Source records below:
[src/source/isa_pkg.sv]
`default_nettype none

package isa_pkg;

   typedef logic [7:0] word_t;                 // Data and address word

   // One nibble per instruction, high nibble of a byte first
   typedef enum logic [3:0] {
      OP_ADD  = 4'h0,                          // r0 = r1 + r2
      OP_SUB  = 4'h1,                          // r0 = r1 - r2
      OP_MUL  = 4'h2,                          // r0 = low byte of r1 * r2
      OP_NAND = 4'h3,                          // r0 = ~(r1 & r2)
      OP_SW01 = 4'h4,                          // Swap r0 and r1
      OP_SW12 = 4'h5,                          // Swap r1 and r2
      OP_SW23 = 4'h6,                          // Swap r2 and r3
      OP_BE   = 4'h7,                          // pc = r3 if r1 == r2
      OP_LDW  = 4'hC,                          // r2 = mem[r3]
      OP_STW  = 4'hD,                          // mem[r3] = r2
      OP_REF  = 4'hE                           // r0 = mem[0]
   } opcode_t;

   typedef logic [1:0] reg_idx_t;              // r0 to r3

   localparam int unsigned MAP_REG_BIT = 8;    // Map address bit for register space

endpackage

`default_nettype wire

[src/source/ctrl_pkg.sv]
`default_nettype none

package ctrl_pkg;

   typedef enum logic [3:0] {
      IDLE,
      LOAD_REGS,                               // Soft start, fills r0 to r3
      FETCH,
      DECODE,
      EXEC_1,
      EXEC_2,
      EXEC_3
   } seq_state_t;

   typedef enum logic [3:0] {
      BUS_LOAD_ADDR,
      BUS_FETCH_ADDR,
      BUS_PC_INC,
      BUS_ADD,
      BUS_SUB,
      BUS_MUL,
      BUS_NAND,
      BUS_X01,
      BUS_X12,
      BUS_X23,
      BUS_R2,
      BUS_R3,
      BUS_MEM,
      BUS_ZERO
   } bus_src_t;

   // Bit 2 set takes bus, clear takes memory; low bits pick the register
   typedef logic [2:0] rb_sel_t;

endpackage

`default_nettype wire

[src/source/core_if.sv]
`default_nettype none

interface core_if;
   import isa_pkg::*;
   import ctrl_pkg::*;

   // Control from the sequencer
   bus_src_t   bus_src;
   reg_idx_t   load_idx;
   rb_sel_t    rb_sel;
   logic       rb_we;
   logic       ir_we;
   logic       pc_we;
   logic       ale;                            // Address latch enable
   logic       mem_we;

   // Datapath
   word_t      bus;
   word_t      mem_rd;                         // Byte at the address latch
   word_t      pc;                             // Nibble address
   opcode_t    opcode;
   logic       z;                              // r1 == r2
   word_t      r0;
   word_t      r1;
   word_t      r2;
   word_t      r3;

   modport seq   (output bus_src, load_idx, rb_sel, rb_we, ir_we, pc_we, ale, mem_we,
                  input  opcode, z);
   modport exec  (output bus,
                  input  bus_src, load_idx, mem_rd, pc, r0, r1, r2, r3);
   modport regs  (output z, r0, r1, r2, r3,
                  input  bus, mem_rd, rb_sel, rb_we);
   modport fetch (output pc, opcode,
                  input  bus, mem_rd, ir_we, pc_we);
   modport mem   (output mem_rd,
                  input  bus, ale, mem_we);

endinterface

`default_nettype wire

[src/source/sequencer.sv]
`default_nettype none

module sequencer (
   input logic    clk,
   input logic    nRst,
   input logic    soft_start,
   core_if.seq    cif
);
   import isa_pkg::*;
   import ctrl_pkg::*;

   seq_state_t    state;
   logic [2:0]    load_cnt;                    // Five load cycles
   reg_idx_t      load_reg;
   logic          is_swap;
   logic          is_mem_op;

   assign cif.load_idx = load_cnt[1:0];
   assign load_reg     = load_cnt[1:0] - 2'd1; // Register filled by the previous latch

   assign is_swap   = (cif.opcode == OP_SW01) || (cif.opcode == OP_SW12) ||
                      (cif.opcode == OP_SW23);
   assign is_mem_op = (cif.opcode == OP_LDW) || (cif.opcode == OP_STW) ||
                      (cif.opcode == OP_REF);

   always_ff @(posedge clk or negedge nRst) begin
      if (!nRst) begin
         state    <= IDLE;                     // Wait for a soft start
         load_cnt <= '0;
      end else if (soft_start) begin
         state    <= LOAD_REGS;
         load_cnt <= '0;
      end else begin
         case (state)
            IDLE:      state <= IDLE;
            LOAD_REGS: begin
               load_cnt <= load_cnt + 3'd1;
               if (load_cnt == 3'd4)
                  state <= FETCH;
            end
            FETCH:     state <= DECODE;
            DECODE:    state <= EXEC_1;
            EXEC_1:    state <= (is_swap || is_mem_op) ? EXEC_2 : FETCH;
            EXEC_2:    state <= is_swap ? EXEC_3 : FETCH;
            EXEC_3:    state <= FETCH;
            default:   state <= IDLE;
         endcase
      end
   end

   always_comb begin
      cif.bus_src = BUS_ZERO;
      cif.rb_sel  = 3'd4;                      // r0 from bus
      cif.rb_we   = 1'b0;
      cif.ir_we   = 1'b0;
      cif.pc_we   = 1'b0;
      cif.ale     = 1'b0;
      cif.mem_we  = 1'b0;
      case (state)
         LOAD_REGS: begin
            cif.ale     = 1'b1;
            cif.bus_src = (load_cnt == 3'd4) ? BUS_FETCH_ADDR : BUS_LOAD_ADDR;
            if (load_cnt != 3'd0) begin
               cif.rb_sel = {1'b0, load_reg};  // From memory
               cif.rb_we  = 1'b1;
            end
         end
         FETCH: begin
            cif.bus_src = BUS_FETCH_ADDR;
            cif.ale     = 1'b1;
         end
         DECODE: begin
            cif.bus_src = BUS_PC_INC;
            cif.ir_we   = 1'b1;
            cif.pc_we   = 1'b1;
         end
         EXEC_1: begin
            case (cif.opcode)
               OP_ADD:  begin cif.bus_src = BUS_ADD;  cif.rb_we = 1'b1; end
               OP_SUB:  begin cif.bus_src = BUS_SUB;  cif.rb_we = 1'b1; end
               OP_MUL:  begin cif.bus_src = BUS_MUL;  cif.rb_we = 1'b1; end
               OP_NAND: begin cif.bus_src = BUS_NAND; cif.rb_we = 1'b1; end
               OP_SW01: begin cif.bus_src = BUS_X01;  cif.rb_we = 1'b1; end
               OP_SW12: begin
                  cif.bus_src = BUS_X12;
                  cif.rb_sel  = 3'd5;
                  cif.rb_we   = 1'b1;
               end
               OP_SW23: begin
                  cif.bus_src = BUS_X23;
                  cif.rb_sel  = 3'd6;
                  cif.rb_we   = 1'b1;
               end
               OP_BE: begin
                  cif.bus_src = BUS_R3;
                  cif.pc_we   = cif.z;         // Taken only on equal
               end
               OP_LDW, OP_STW: begin
                  cif.bus_src = BUS_R3;
                  cif.ale     = 1'b1;
               end
               OP_REF:  cif.ale = 1'b1;        // Latch address 0
               default: ;                      // Dropped opcodes
            endcase
         end
         EXEC_2: begin
            case (cif.opcode)
               OP_SW01: begin
                  cif.bus_src = BUS_X01;
                  cif.rb_sel  = 3'd5;
                  cif.rb_we   = 1'b1;
               end
               OP_SW12: begin
                  cif.bus_src = BUS_X12;
                  cif.rb_sel  = 3'd6;
                  cif.rb_we   = 1'b1;
               end
               OP_SW23: begin
                  cif.bus_src = BUS_X23;
                  cif.rb_sel  = 3'd7;
                  cif.rb_we   = 1'b1;
               end
               OP_LDW: begin
                  cif.bus_src = BUS_MEM;
                  cif.rb_sel  = 3'd6;          // r2 from bus
                  cif.rb_we   = 1'b1;
               end
               OP_STW: begin
                  cif.bus_src = BUS_R2;
                  cif.mem_we  = 1'b1;
               end
               OP_REF: begin
                  cif.rb_sel = 3'd0;           // r0 from memory
                  cif.rb_we  = 1'b1;
               end
               default: ;
            endcase
         end
         EXEC_3: begin
            cif.rb_we = 1'b1;                  // Last XOR of a swap
            case (cif.opcode)
               OP_SW12: begin cif.bus_src = BUS_X12; cif.rb_sel = 3'd5; end
               OP_SW23: begin cif.bus_src = BUS_X23; cif.rb_sel = 3'd6; end
               default: cif.bus_src = BUS_X01;
            endcase
         end
         default: ;
      endcase
   end

endmodule

`default_nettype wire

[src/flat_wrapper.sv]
// flat-port wrapper written by rule: the top's interface ports become plain ports
module sequencer_flat import isa_pkg::*; import ctrl_pkg::*;
  (clk, nRst, soft_start, cif_bus_src, cif_load_idx, cif_rb_sel, cif_rb_we, cif_ir_we, cif_pc_we, cif_ale, cif_mem_we, cif_opcode, cif_z);
  core_if cif_i ();
  input logic clk;
  input logic nRst;
  input logic soft_start;
  output wire logic [$bits(cif_i.bus_src)-1:0] cif_bus_src;
  output wire logic [$bits(cif_i.load_idx)-1:0] cif_load_idx;
  output wire logic [$bits(cif_i.rb_sel)-1:0] cif_rb_sel;
  output wire logic [$bits(cif_i.rb_we)-1:0] cif_rb_we;
  output wire logic [$bits(cif_i.ir_we)-1:0] cif_ir_we;
  output wire logic [$bits(cif_i.pc_we)-1:0] cif_pc_we;
  output wire logic [$bits(cif_i.ale)-1:0] cif_ale;
  output wire logic [$bits(cif_i.mem_we)-1:0] cif_mem_we;
  input wire logic [$bits(cif_i.opcode)-1:0] cif_opcode;
  input wire logic [$bits(cif_i.z)-1:0] cif_z;
  assign cif_bus_src = cif_i.bus_src;
  assign cif_load_idx = cif_i.load_idx;
  assign cif_rb_sel = cif_i.rb_sel;
  assign cif_rb_we = cif_i.rb_we;
  assign cif_ir_we = cif_i.ir_we;
  assign cif_pc_we = cif_i.pc_we;
  assign cif_ale = cif_i.ale;
  assign cif_mem_we = cif_i.mem_we;
  assign cif_i.opcode = cif_opcode;
  assign cif_i.z = cif_z;
  sequencer u_core (.clk(clk), .nRst(nRst), .soft_start(soft_start), .cif(cif_i));
endmodule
End of Source records.
Print exactly the lines that run from the line containing "output wire logic [$bits(cif_i.rb_we)-1:0]" to the end of the data, both ends included.

  output wire logic [$bits(cif_i.rb_we)-1:0] cif_rb_we;
  output wire logic [$bits(cif_i.ir_we)-1:0] cif_ir_we;
  output wire logic [$bits(cif_i.pc_we)-1:0] cif_pc_we;
  output wire logic [$bits(cif_i.ale)-1:0] cif_ale;
  output wire logic [$bits(cif_i.mem_we)-1:0] cif_mem_we;
  input wire logic [$bits(cif_i.opcode)-1:0] cif_opcode;
  input wire logic [$bits(cif_i.z)-1:0] cif_z;
  assign cif_bus_src = cif_i.bus_src;
  assign cif_load_idx = cif_i.load_idx;
  assign cif_rb_sel = cif_i.rb_sel;
  assign cif_rb_we = cif_i.rb_we;
  assign cif_ir_we = cif_i.ir_we;
  assign cif_pc_we = cif_i.pc_we;
  assign cif_ale = cif_i.ale;
  assign cif_mem_we = cif_i.mem_we;
  assign cif_i.opcode = cif_opcode;
  assign cif_i.z = cif_z;
  sequencer u_core (.clk(clk), .nRst(nRst), .soft_start(soft_start), .cif(cif_i));
endmodule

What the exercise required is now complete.